Los más grandes maestros –observa Tomás de Aquino, situándose ya en una discreta segunda fila– no escriben: no enseñan por escrito. Tratan de imprimir su enseñanza en el corazón y la mente de sus discípulos que, acaso luego, pondrán en papel sus recuerdos. Así con el cuádruple Evangelio de Mateo, Marcos, Lucas y Juan donde resplandece la persona de nuestro señor Jesucristo, “varón profeta, poderoso en obras y palabras ante Dios y ante todo el pueblo” (Lc 24, 29). Ha llegado de esta manera a nosotros un texto donde habita una palabra viviente: “Que la palabra de Dios es viva, eficaz y tajante más que una espada de dos filos, y penetra hasta la división del alma y del espíritu, hasta las coyunturas y la médula, y discierne los pensamientos y las intenciones del corazón” (Hebreos 4, 12). Nunca hemos terminado de leer este libro, inagotable, sin duda aquel que uno siempre quisiera tener consigo, cualquiera que fuese la circunstancia externa. Si algún libro merece el esfuerzo de aprender de memoria su contenido íntegro, como hicieron con astucia y devoción los libros vivientes de Farenheit 451, es precisamente el Evangelio.

Tras el Evangelio, resulta difícil señalar algún otro texto que deba acompañarnos a lo largo de nuestra vida. Los tiempos varían y, con ellos, las necesidades de nuestro espíritu. Después de todo, señala el propio Maestro, solo una cosa es necesaria (Lc X, 42). Sin embargo, nos gustaría que el Quijote estuviera a mano, así como alguno de los textos de santa Teresa de Ávila, de prosa tan castiza. Teresa de la Parra, con sus Memorias de Mamá Blanca, si debiéramos quedarnos con un solo libro de la más hermosa literatura venezolana. El Principito siempre dará material para la reflexión y el diálogo, como Pascal con sus Pensamientos. Los Four Quartets de T.S. Eliot, frecuentados, invitan a la relectura.
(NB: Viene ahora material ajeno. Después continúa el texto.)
<file path="src/rtl/fetch_pkg.sv">
// Shared definitions for the instruction fetch sequencer: FSM encoding and
// the legal range for the number of beats per instruction.
package fetch_pkg;

  typedef enum logic [1:0] {
    IDLE  = 2'b00,
    FETCH = 2'b01,
    DONE  = 2'b10
  } fetchState_t;

  localparam int INSTR_BYTES_MIN = 1;
  localparam int INSTR_BYTES_MAX = 4;

  function automatic bit instrBytesLegal(input int n);
    return (n >= INSTR_BYTES_MIN) && (n <= INSTR_BYTES_MAX);
  endfunction

endpackage

</file>
<file path="src/rtl/fetch_beat_buffer.sv">
// Shadow buffer and beat counter: gathers memory beats least-significant first
// and commits the finished word to the instruction register in one edge.
module fetch_beat_buffer
  import fetch_pkg::*;
#(
  parameter int DATA_WIDTH  = 8,
  parameter int INSTR_BYTES = 2,
  parameter int CNT_W       = 1
) (
  input  logic                              Clock,
  input  logic                              Reset,
  input  logic                              capture,
  input  logic                              clear,
  input  logic                              last,
  input  logic [DATA_WIDTH-1:0]             memOut,
  output logic [CNT_W-1:0]                  beatCount,
  output logic [INSTR_BYTES*DATA_WIDTH-1:0] irOut
);

  localparam int WORD_W = INSTR_BYTES * DATA_WIDTH;

  logic [WORD_W-1:0] shadowReg;
  logic [WORD_W-1:0] irReg;
  logic [WORD_W-1:0] commitWord;
  logic [CNT_W-1:0]  countReg;

  // The slot addressed by the counter takes live memory data so the final beat
  // reaches the instruction register on the same edge it is read.
  genvar gi;
  generate
    for (gi = 0; gi < INSTR_BYTES; gi++) begin : gSlot
      assign commitWord[DATA_WIDTH*gi +: DATA_WIDTH] =
        (countReg == CNT_W'(gi)) ? memOut : shadowReg[DATA_WIDTH*gi +: DATA_WIDTH];
    end
  endgenerate

  always_ff @(posedge Clock or negedge Reset) begin
    if (!Reset) begin
      shadowReg <= '0;
      countReg  <= '0;
      irReg     <= '0;
    end else if (clear) begin
      shadowReg <= '0;
      countReg  <= '0;
    end else if (capture) begin
      shadowReg <= commitWord;
      if (last) begin
        irReg    <= commitWord;
        countReg <= '0;
      end else begin
        countReg <= countReg + CNT_W'(1);
      end
    end
  end

  assign beatCount = countReg;
  assign irOut     = irReg;

endmodule

</file>
<file path="src/rtl/instruction_fetch_sequencer.sv">
// Multi-beat instruction fetch: owns the PC, drives the byte-wide read port and
// sequences IDLE -> FETCH -> DONE with stall, flush and PC reload.
module instruction_fetch_sequencer
  import fetch_pkg::*;
#(
  parameter int DATA_WIDTH  = 8,
  parameter int INSTR_BYTES = 2,
  parameter int ADDR_WIDTH  = 16,
  parameter int RESET_PC    = 0
) (
  input  logic                              Clock,
  input  logic                              Reset,
  input  logic                              Start,
  input  logic                              Stall,
  input  logic                              Flush,
  input  logic                              PC_Load,
  input  logic [ADDR_WIDTH-1:0]             PC_In,
  input  logic [DATA_WIDTH-1:0]             MemOut,
  output logic [ADDR_WIDTH-1:0]             Address,
  output logic                              Mem_CS,
  output logic                              Mem_WR,
  output logic [ADDR_WIDTH-1:0]             PC,
  output logic [INSTR_BYTES*DATA_WIDTH-1:0] IROut,
  output logic                              Busy,
  output logic                              Done
);

  localparam int CNT_W = (INSTR_BYTES > 1) ? $clog2(INSTR_BYTES) : 1;

  generate
    if (!instrBytesLegal(INSTR_BYTES)) begin : gIllegalInstrBytes
      $error("instruction_fetch_sequencer: INSTR_BYTES must be 1..4");
    end
  endgenerate

  fetchState_t           state;
  logic [ADDR_WIDTH-1:0] pcReg;
  logic [CNT_W-1:0]      beatCount;
  logic                  busyReg;
  logic                  doneReg;
  logic                  inFetch;
  logic                  beatCapture;
  logic                  bufClear;
  logic                  lastBeat;

  assign inFetch     = (state == FETCH);
  assign beatCapture = inFetch && !Stall && !Flush;
  assign bufClear    = Flush || (state == IDLE);
  assign lastBeat    = (beatCount == CNT_W'(INSTR_BYTES - 1));

  always_ff @(posedge Clock or negedge Reset) begin
    if (!Reset) begin
      state   <= IDLE;
      busyReg <= 1'b0;
      doneReg <= 1'b0;
    end else if (Flush) begin
      state   <= IDLE;
      busyReg <= 1'b0;
      doneReg <= 1'b0;
    end else begin
      case (state)
        IDLE: begin
          doneReg <= 1'b0;
          if (Start) begin
            state   <= FETCH;
            busyReg <= 1'b1;
          end
        end
        FETCH: begin
          if (!Stall && lastBeat) begin
            state   <= DONE;
            doneReg <= 1'b1;
          end
        end
        DONE: begin
          state   <= IDLE;
          busyReg <= 1'b0;
          doneReg <= 1'b0;
        end
        default: begin
          state   <= IDLE;
          busyReg <= 1'b0;
          doneReg <= 1'b0;
        end
      endcase
    end
  end

  // A reload wins over the increment, but a fetch in flight only yields to it under flush.
  always_ff @(posedge Clock or negedge Reset) begin
    if (!Reset) begin
      pcReg <= ADDR_WIDTH'(RESET_PC);
    end else if (PC_Load && (Flush || !inFetch)) begin
      pcReg <= PC_In;
    end else if (beatCapture) begin
      pcReg <= pcReg + ADDR_WIDTH'(1);
    end
  end

  fetch_beat_buffer #(
    .DATA_WIDTH (DATA_WIDTH),
    .INSTR_BYTES(INSTR_BYTES),
    .CNT_W      (CNT_W)
  ) beatBuffer (
    .Clock    (Clock),
    .Reset    (Reset),
    .capture  (beatCapture),
    .clear    (bufClear),
    .last     (lastBeat),
    .memOut   (MemOut),
    .beatCount(beatCount),
    .irOut    (IROut)
  );

  assign Address = pcReg;
  assign PC      = pcReg;
  assign Mem_CS  = !inFetch;
  assign Mem_WR  = 1'b0;
  assign Busy    = busyReg;
  assign Done    = doneReg;

endmodule
</file>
Nos ocurre con ellos como lo que el propio Eliot confesaba a propósito de Shakespeare: que nunca lo hemos entendido del todo, si acaso es posible. Del mundo antiguo, tan rico, guardemos al menos la Ética a Nicómaco, a la cual deben hacer compañía las Confesiones de Agustín de Hipona. Pero, ¿puede en verdad tener sentido alguna selección mínima, que no se haga en función de algún momento, algún propósito concreto, como esas colecciones de textos que se editan periódicamente para atender los requirimientos de los escolares o para poner de nuevo en circulación algunas obras maestras que los vaivenes del mercado han sacado de catálogo?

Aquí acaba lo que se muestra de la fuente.